PROMPT:
From the records below, transcribe exactly the lines that begin at the line with "export SYNTH_ARGS = -nofsm -noshare" and end at the line with "finalMaxSlewViolations=0", both included.

DATA FOR THIS EXERCISE Start Marker

<file path="src/rtl/iter_term_pkg.sv">
package iter_term_pkg;
    typedef enum logic [2:0] {
        ST_IDLE,
        ST_ISSUE,
        ST_RUN,
        ST_DECIDE,
        ST_WREQ,
        ST_WRITE
    } ctl_state_e;
endpackage

</file>
<file path="src/rtl/iter_term_monitor.sv">
// Sticky "every magnitude above threshold" flag for one pass.
module iter_term_monitor #(
    parameter int SW = 4,
    localparam int TW = SW - 1
) (
    input  logic          clk,
    input  logic          rst_n,
    input  logic          clear_i,
    input  logic          vld_i,
    input  logic [SW-1:0] soft_i,
    input  logic [TW-1:0] thresh_i,
    output logic          all_ok_o
);
    logic [SW-1:0] mag;
    logic          above;
    logic          ok_q;

    // Magnitude in SW unsigned bits: the most negative code maps to 2^(SW-1).
    always_comb begin
        mag   = soft_i[SW-1] ? (~soft_i + 1'b1) : soft_i;
        above = mag > {1'b0, thresh_i};
    end

    always_ff @(posedge clk or negedge rst_n) begin
        if (!rst_n)
            ok_q <= 1'b0;
        else if (clear_i)
            ok_q <= 1'b1;
        else if (vld_i && !above)
            ok_q <= 1'b0;
    end

    assign all_ok_o = ok_q;

    AST_FLAG_STICKY: assert property (@(posedge clk) disable iff (!rst_n)
        (!ok_q && !clear_i) |=> !ok_q);

    AST_FLAG_LOWEST: assert property (@(posedge clk) disable iff (!rst_n)
        (vld_i && !clear_i && soft_i == {1'b1, {(SW-1){1'b0}}}) |=> (ok_q == $past(ok_q)));
endmodule

</file>
<file path="src/rtl/iter_term_bounds.sv">
// Half-iteration counter with clamped minimum/maximum and stop decision.
module iter_term_bounds #(
    parameter int HW = 5
) (
    input  logic          clk,
    input  logic          rst_n,
    input  logic          load_i,
    input  logic [HW-1:0] min_i,
    input  logic [HW-1:0] max_i,
    input  logic          inc_i,
    input  logic          all_ok_i,
    output logic [HW-1:0] cnt_o,
    output logic [HW-1:0] emin_o,
    output logic [HW-1:0] emax_o,
    output logic          stop_o,
    output logic          early_o
);
    localparam logic [HW-1:0] ONE = HW'(1);

    logic [HW-1:0] cnt_q, emin_q, emax_q;
    logic [HW-1:0] max_eff, min_eff;
    logic          at_max, min_met;

    always_comb begin
        max_eff = (max_i == '0) ? ONE : max_i;
        min_eff = (min_i > max_eff) ? max_eff : min_i;
    end

    always_ff @(posedge clk or negedge rst_n) begin
        if (!rst_n) begin
            cnt_q  <= '0;
            emin_q <= '0;
            emax_q <= ONE;
        end else if (load_i) begin
            cnt_q  <= '0;
            emin_q <= min_eff;
            emax_q <= max_eff;
        end else if (inc_i) begin
            cnt_q  <= cnt_q + ONE;
        end
    end

    always_comb begin
        at_max  = cnt_q >= emax_q;
        min_met = cnt_q >= emin_q;
        stop_o  = at_max || (min_met && all_ok_i);
        early_o = !at_max && min_met && all_ok_i;
    end

    assign cnt_o  = cnt_q;
    assign emin_o = emin_q;
    assign emax_o = emax_q;

    AST_CNT_BOUNDED: assert property (@(posedge clk) disable iff (!rst_n)
        cnt_q <= emax_q);

    AST_MAX_NONZERO: assert property (@(posedge clk) disable iff (!rst_n)
        emax_q != '0);
endmodule

</file>
<file path="src/rtl/iter_term_stats.sv">
// Per-block statistics published after the write phase.
module iter_term_stats #(
    parameter int HW = 5
) (
    input  logic          clk,
    input  logic          rst_n,
    input  logic          cap_i,
    input  logic [HW-1:0] cnt_i,
    input  logic          early_i,
    output logic [HW-1:0] half_cnt_o,
    output logic          et_o
);
    logic [HW-1:0] cnt_q;
    logic          et_q;

    always_ff @(posedge clk or negedge rst_n) begin
        if (!rst_n) begin
            cnt_q <= '0;
            et_q  <= 1'b0;
        end else begin
            et_q <= cap_i && early_i;
            if (cap_i)
                cnt_q <= cnt_i;
        end
    end

    assign half_cnt_o = cnt_q;
    assign et_o       = et_q;

    AST_ET_SINGLE: assert property (@(posedge clk) disable iff (!rst_n)
        et_q |=> !et_q);

    AST_CNT_HOLD: assert property (@(posedge clk) disable iff (!rst_n)
        !cap_i |=> $stable(cnt_q));
endmodule

</file>
<file path="src/rtl/iter_term_ctrl.sv">
module iter_term_ctrl #(
    parameter int SW = 4,
    parameter int HW = 5,
    localparam int TW = SW - 1
) (
    input  logic          clk,
    input  logic          rst_n,
    input  logic          start_i,
    input  logic [HW-1:0] min_half_i,
    input  logic [HW-1:0] max_half_i,
    input  logic [TW-1:0] thresh_i,
    output logic          pass_start_o,
    output logic          pass_order_o,
    input  logic          soft_vld_i,
    input  logic [SW-1:0] soft_i,
    input  logic          pass_done_i,
    output logic          hard_o,
    output logic          wr_start_o,
    output logic          wr_order_o,
    input  logic          wr_done_i,
    output logic          busy_o,
    output logic [HW-1:0] half_cnt_o,
    output logic          et_o
);
    import iter_term_pkg::*;

    ctl_state_e    state_q, state_d;
    logic [TW-1:0] thresh_q;
    logic          load, inc, cap, clear, mon_vld;
    logic          all_ok, stop, early;
    logic [HW-1:0] cnt, emin, emax;

    // State register
    always_ff @(posedge clk or negedge rst_n) begin
        if (!rst_n)
            state_q <= ST_IDLE;
        else
            state_q <= state_d;
    end

    // Threshold captured with the bounds at an accepted start
    always_ff @(posedge clk or negedge rst_n) begin
        if (!rst_n)
            thresh_q <= '0;
        else if (load)
            thresh_q <= thresh_i;
    end

    // Next state
    always_comb begin
        state_d = state_q;
        unique case (state_q)
            ST_IDLE:   if (start_i) state_d = ST_ISSUE;
            ST_ISSUE:  state_d = ST_RUN;
            ST_RUN:    if (pass_done_i) state_d = ST_DECIDE;
            ST_DECIDE: state_d = stop ? ST_WREQ : ST_ISSUE;
            ST_WREQ:   state_d = ST_WRITE;
            ST_WRITE:  if (wr_done_i) state_d = ST_IDLE;
            default:   state_d = ST_IDLE;
        endcase
    end

    // Outputs and internal strobes
    always_comb begin
        busy_o       = 1'b1;
        pass_start_o = 1'b0;
        wr_start_o   = 1'b0;
        load         = 1'b0;
        inc          = 1'b0;
        cap          = 1'b0;
        clear        = 1'b0;
        mon_vld      = 1'b0;
        unique case (state_q)
            ST_IDLE: begin
                busy_o = 1'b0;
                load   = start_i;
            end
            ST_ISSUE: begin
                pass_start_o = 1'b1;
                clear        = 1'b1;
            end
            ST_RUN: begin
                mon_vld = soft_vld_i;
                inc     = pass_done_i;
            end
            ST_DECIDE: ;
            ST_WREQ:   wr_start_o = 1'b1;
            ST_WRITE:  cap = wr_done_i;
            default:   busy_o = 1'b0;
        endcase
        pass_order_o = cnt[0];
        wr_order_o   = ~cnt[0];
        hard_o       = soft_i[SW-1];
    end

    iter_term_monitor #(.SW(SW)) u_mon (
        .clk      (clk),
        .rst_n    (rst_n),
        .clear_i  (clear),
        .vld_i    (mon_vld),
        .soft_i   (soft_i),
        .thresh_i (thresh_q),
        .all_ok_o (all_ok)
    );

    iter_term_bounds #(.HW(HW)) u_bnd (
        .clk      (clk),
        .rst_n    (rst_n),
        .load_i   (load),
        .min_i    (min_half_i),
        .max_i    (max_half_i),
        .inc_i    (inc),
        .all_ok_i (all_ok),
        .cnt_o    (cnt),
        .emin_o   (emin),
        .emax_o   (emax),
        .stop_o   (stop),
        .early_o  (early)
    );

    iter_term_stats #(.HW(HW)) u_sts (
        .clk        (clk),
        .rst_n      (rst_n),
        .cap_i      (cap),
        .cnt_i      (cnt),
        .early_i    (early),
        .half_cnt_o (half_cnt_o),
        .et_o       (et_o)
    );

    AST_BUSY_FROM_START: assert property (@(posedge clk) disable iff (!rst_n)
        $rose(busy_o) |-> $past(start_i));

    AST_MIN_BEFORE_WRITE: assert property (@(posedge clk) disable iff (!rst_n)
        wr_start_o |-> (cnt >= emin));

    AST_ET_BELOW_MAX: assert property (@(posedge clk) disable iff (!rst_n)
        et_o |-> (half_cnt_o < emax));

    AST_IDLE_QUIET: assert property (@(posedge clk) disable iff (!rst_n)
        !busy_o |-> (!pass_start_o && !wr_start_o));

    AST_BUSY_FALL: assert property (@(posedge clk) disable iff (!rst_n)
        $fell(busy_o) |-> $past(wr_done_i));
endmodule

</file>
[src/rtl/pa_ramp_pkg.sv]
package pa_ramp_pkg;

    localparam int CODE_W = 6;

    typedef logic [CODE_W-1:0] pa_code_t;

    typedef enum logic [1:0] {
        DIR_HOLD = 2'd0,
        DIR_UP   = 2'd1,
        DIR_DOWN = 2'd2
    } ramp_dir_e;

    // Per-cycle command derived from the two control paths
    typedef struct packed {
        pa_code_t goal;
        logic     force_off;
    } ramp_cmd_t;

    function automatic ramp_dir_e step_dir(input pa_code_t cur, input pa_code_t goal);
        if (cur < goal) return DIR_UP;
        if (cur > goal) return DIR_DOWN;
        return DIR_HOLD;
    endfunction

endpackage

[src/rtl/pa_ramp_pacer.sv]
module pa_ramp_pacer #(
    parameter int CYC_PER_BIT = 256,
    parameter int RATE_W      = 3
) (
    input  logic              clk,
    input  logic              rst,
    input  logic              bit_tick,
    input  logic [RATE_W-1:0] rate_sel,
    output logic              step_stb
);
    localparam int CW = $clog2(CYC_PER_BIT);

    logic [CW-1:0] phase_q;
    logic [CW-1:0] slot_mask;
    int            interval;

    // Step interval in clocks = period / 2^rate, never below one
    always_comb begin
        interval = CYC_PER_BIT >> rate_sel;
        if (interval < 1) interval = 1;
        slot_mask = CW'(interval - 1);
    end

    assign step_stb = (phase_q & slot_mask) == slot_mask;

    always_ff @(posedge clk) begin
        if (rst)           phase_q <= '0;
        else if (bit_tick) phase_q <= '0;
        else               phase_q <= phase_q + 1'b1;
    end

    // the cycle after a tick is never a step slot when the interval exceeds one
    p_no_slot_after_tick_r10: assert property (@(posedge clk) disable iff (rst)
        (bit_tick && ((CYC_PER_BIT >> rate_sel) > 1)) |=> (!step_stb || !$stable(rate_sel)));

endmodule

[src/rtl/pa_ramp_goal.sv]
module pa_ramp_goal
    import pa_ramp_pkg::*;
(
    input  logic      pa_en,
    input  logic      tx_req,
    input  pa_code_t  target_lvl,
    output ramp_cmd_t cmd
);
    always_comb begin
        cmd.force_off = !pa_en;
        cmd.goal      = (pa_en && tx_req) ? target_lvl : '0;
    end
endmodule

[src/rtl/pa_ramp_stepper.sv]
module pa_ramp_stepper
    import pa_ramp_pkg::*;
(
    input  logic      clk,
    input  logic      rst,
    input  ramp_cmd_t cmd,
    input  logic      step_stb,
    output pa_code_t  code_q,
    output logic      done
);
    ramp_dir_e dir;

    assign dir  = step_dir(code_q, cmd.goal);
    assign done = (dir == DIR_HOLD);

    always_ff @(posedge clk) begin
        if (rst) begin
            code_q <= '0;
        end else if (cmd.force_off) begin
            code_q <= '0;
        end else if (step_stb) begin
            case (dir)
                DIR_UP:   code_q <= code_q + 1'b1;
                DIR_DOWN: code_q <= code_q - 1'b1;
                default:  code_q <= code_q;
            endcase
        end
    end

    p_single_level_r2: assert property (@(posedge clk) disable iff (rst)
        !cmd.force_off |=> (code_q == $past(code_q)) ||
                           (code_q == CODE_W'($past(code_q) + 1'b1)) ||
                           (code_q == CODE_W'($past(code_q) - 1'b1)));

    p_hold_between_slots_r4: assert property (@(posedge clk) disable iff (rst)
        (!step_stb && !cmd.force_off) |=> $stable(code_q));

    p_clear_now_r5: assert property (@(posedge clk) disable iff (rst)
        cmd.force_off |=> (code_q == '0));

    p_climb_r6: assert property (@(posedge clk) disable iff (rst)
        (step_stb && !cmd.force_off && (code_q < cmd.goal))
            |=> (code_q == CODE_W'($past(code_q) + 1'b1)));

    p_descend_r8: assert property (@(posedge clk) disable iff (rst)
        (step_stb && !cmd.force_off && (code_q > cmd.goal))
            |=> (code_q == CODE_W'($past(code_q) - 1'b1)));

endmodule

[src/rtl/pa_ramp_ctrl.sv]
module pa_ramp_ctrl
    import pa_ramp_pkg::*;
#(
    parameter int CYC_PER_BIT = 256,
    parameter int RATE_W      = 3
) (
    input  logic              clk,
    input  logic              rst,
    input  logic              pa_en,
    input  logic              tx_req,
    input  logic [5:0]        target_lvl,
    input  logic [RATE_W-1:0] rate_sel,
    input  logic              bit_tick,
    output logic [5:0]        pa_code,
    output logic              ramp_done
);
    ramp_cmd_t cmd;
    logic      step_stb;
    pa_code_t  code_q;

    pa_ramp_pacer #(
        .CYC_PER_BIT (CYC_PER_BIT),
        .RATE_W      (RATE_W)
    ) u_pacer (
        .clk      (clk),
        .rst      (rst),
        .bit_tick (bit_tick),
        .rate_sel (rate_sel),
        .step_stb (step_stb)
    );

    pa_ramp_goal u_goal (
        .pa_en      (pa_en),
        .tx_req     (tx_req),
        .target_lvl (target_lvl),
        .cmd        (cmd)
    );

    pa_ramp_stepper u_stepper (
        .clk      (clk),
        .rst      (rst),
        .cmd      (cmd),
        .step_stb (step_stb),
        .code_q   (code_q),
        .done     (ramp_done)
    );

    assign pa_code = code_q;

    // done while active means the code sits on the programmed target
    p_done_at_target_r9: assert property (@(posedge clk) disable iff (rst)
        (pa_en && tx_req && ramp_done) |-> (pa_code == target_lvl));

    // losing only the transmit request never clears the code in one cycle
    p_soft_off_r7: assert property (@(posedge clk) disable iff (rst)
        (pa_en && !tx_req && (pa_code > 6'd1)) |=> (!pa_en || (pa_code != 6'd0)));

endmodule

[config.mk]
export PLATFORM = sky130hd
export DESIGN_NAME = pa_ramp_ctrl
export DESIGN_NICKNAME = d
export VERILOG_FILES = /design/src/rtl/pa_ramp_pkg.sv /design/src/rtl/pa_ramp_pacer.sv /design/src/rtl/pa_ramp_goal.sv /design/src/rtl/pa_ramp_stepper.sv /design/src/rtl/pa_ramp_ctrl.sv
export SDC_FILE = /design/constraint.sdc
export NUM_CORES = 1
export LEC_CHECK = 0
export CORE_MARGIN = 4
export CORE_UTILIZATION = 25
export CTS_BUF_LIST = sky130_fd_sc_hd__clkbuf_8
export CTS_CLUSTER_DIAMETER = 60
export DETAILED_ROUTE_END_ITERATION = 8
export GPL_TIMING_DRIVEN = 0
export PLACE_DENSITY = 0.46
export SYNTH_ARGS = -nofsm -noshare
export SYNTH_HDL_FRONTEND = slang
export SYNTH_SLANG_ARGS = --single-unit
[constraint.sdc]
create_clock -name clk -period 3.76 [get_ports clk]
set_clock_uncertainty 0.1 [all_clocks]
set_input_delay 0.376 -clock clk [delete_from_list [all_inputs] [get_ports clk]]
set_output_delay 0.376 -clock clk [all_outputs]
set_load 0.01 [all_outputs]
==> reports/metrics.cfg, run 1 <==
[timing]
fmax_ghz=0.2979
worst_pin_slew_ps=348.6
tns_ps=0
finalSetupViolations=0
slew_headroom_pct=76.76
fin_crit_sh_pct=89.28
hold_violations=0
fin_ws_ps=403.1
finalMaxSlewViolations=0
layout_min_cycle_time_ps=3357
rsz0062_at_grt=false

[floorplan]
num_io_pins=21
die_w_um=69.55
core_mm2=0.003661
start_util_pct=25.87
dieHeight_um=69.55
dieArea_mm2=0.004837
row_count=22

[clocking]
hold_buffers=0
h-tree-depth=1
cts_tree=built
clock_sinks=14
clk_path_buf_depth=2
clock_insertion_delay_worst_skew_ps=250
root_buffer=clkbuf_8
clkTransAtPathRegs_ps=60
cts_buffers=3

[layout]
drive_gt1_share_pct=9.701
synthToLayoutAreaGrowth_pct=35.80
final_util_pct=35.13
fin_nets=161
antenna_cells=0

[critical_path]
start_kind=input port
r2r_start=u_stepper.code_q[1]$_SDFFE_PP0P_
cp_slowest_stage_delay_ps=480
worstPathArrival_ps=3440
cp.required_ps=3840
r2r_end=u_stepper.code_q[5]$_SDFFE_PP0P_
path_max_fanout=5
crit_buf_inv=1
worstPathCellList=clkdlybuf4s50_1 > and2_1 > nand2_1 > ha_1 > nand4_1 > o21bai_1 > a31oi_4 > ha_1 > a211oi_1 > o21bai_1 > a21oi_1 > xor2_1 > or3_1 > a21oi_1
reg2reg_depth=12
r2r_slack_ps=930
slowest_stage=clkdlybuf4s50_1
cp_top_family=compound AO/OA/AOI/OAI gates
endpoint=u_stepper.code_q[5]$_SDFFE_PP0P_
setup.worst_path.start=pa_en
worstSetupPathType=in -> reg
cp-end-kind=register
path_depth=14

[route]
drt_pass1_iterations=4
avgViaCountPerCell=4.621
drc=0
ant_nets=0
wire_per_inst_um=10.88
vias=841
drt-initial-drc-count=36
routed_wl_mm=1.980

[hold_path]
min_path_type=reg -> reg

[global_routing]
grt_start_max_net_pins=9
use_met1_pct=9.083
gr-usage-met2_pct=16.31
gr-usage-met3_pct=3.768
grt_busiest_layer=met2
grt_usage_pct=8.709
grt_pass1_vias=824
grt_pass1_wl_mm=3.484
grt_overflow_total=0
antenna_found_initial=0

[place]
dp_slack_ps=-50.57
dp_hpwl_mm=1.623
place.port_buffers=20
routabilityCongestion=0.8059

[yosys]
synth_top_family_by_area=simple AND/OR/NAND/NOR gates
async_reset_ff_share_pct=0
syn_nets=134
synthMuxAreaShare_pct=3.170
synth_adder_area_share_pct=16.64
synth_flop_cell=dfxtp_1
yosys.area.top_type=dfxtp_1
synth-xor-area-share_pct=10.17
yosysSeqAreaShare_pct=29.59
synth_commonest_cells=15 x nor2_1, 14 x dfxtp_1, 11 x ha_1
syn_area_um2=947.2
yosys.cell_types.count=33
yosys.area_share.simple_pct=20.34
avgSynthCellArea_um2=8.770
synthMostInstantiatedCell=nor2_1
ys_top_cells_by_area=dfxtp_1 30%, ha_1 15%, nor2_1 5.9%
synth-edff-count=0
syn_inst=108
yosys.area.top_type_share_pct=29.59
synth_compound_area_share_pct=16.12
yosysWarnings=0
synth-seq-cells=14

[status]
status=complete, no violations

[power_and_ir_drop]
ir_drop_mv=0.1178
power.density_mw_per_mm2=282.7
p_leak_nw=0.5118

[flow_run]
drv_cap=0

-- worst min path at each step --
stage | depth (start not counted) | from | endpoint
2_1_floorplan | 1 | u_pacer.phase_q[0]$_SDFF_PP0_ | u_pacer.phase_q[0]$_SDFF_PP0_
3_3_place_gp | 1 | u_pacer.phase_q[0]$_SDFF_PP0_ | u_pacer.phase_q[0]$_SDFF_PP0_
3_5_place_dp | 1 | u_pacer.phase_q[0]$_SDFF_PP0_ | u_pacer.phase_q[0]$_SDFF_PP0_
4_1_cts | 1 | u_pacer.phase_q[0]$_SDFF_PP0_ | u_pacer.phase_q[0]$_SDFF_PP0_
5_1_grt | 2 | u_pacer.phase_q[7]$_SDFF_PP0_ | u_pacer.phase_q[7]$_SDFF_PP0_
6_report | 1 | u_pacer.phase_q[0]$_SDFF_PP0_ | u_pacer.phase_q[0]$_SDFF_PP0_
-- registers in the layout (all words and copies together), names as in the netlist --
register,cells
u_pacer.phase_q,8
u_stepper.code_q,6
-- stage by stage --
step	hold WS [ps]	total power, mW	std cells	cell area [um^2]
4_1_cts	391.3	0.3641	180	1262
3_3_place_gp	377.8	0.2111	176	1207
2_1_floorplan	348.9	0.1877	108	947.2
5_1_grt	444.9	0.3882	182	1286
3_5_place_dp	376.5	0.2120	176	1207
6_report	387.3	0.3636	182	1286
-- worst register-to-register path, cell delays in order (launching register included) --
cell and delay [ps]:
dfxtp_1 420, ha_1 270, nor2b_1 150, o21bai_1 230, a31oi_4 130, buf_4 160
ha_1 210, a211oi_1 260, o21bai_1 110, a21oi_1 180, xor2_1 100, or3_1 310
a21oi_1 130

DATA FOR THIS EXERCISE End Marker

ANSWER SPACE:
export SYNTH_ARGS = -nofsm -noshare
export SYNTH_HDL_FRONTEND = slang
export SYNTH_SLANG_ARGS = --single-unit
[constraint.sdc]
create_clock -name clk -period 3.76 [get_ports clk]
set_clock_uncertainty 0.1 [all_clocks]
set_input_delay 0.376 -clock clk [delete_from_list [all_inputs] [get_ports clk]]
set_output_delay 0.376 -clock clk [all_outputs]
set_load 0.01 [all_outputs]
==> reports/metrics.cfg, run 1 <==
[timing]
fmax_ghz=0.2979
worst_pin_slew_ps=348.6
tns_ps=0
finalSetupViolations=0
slew_headroom_pct=76.76
fin_crit_sh_pct=89.28
hold_violations=0
fin_ws_ps=403.1
finalMaxSlewViolations=0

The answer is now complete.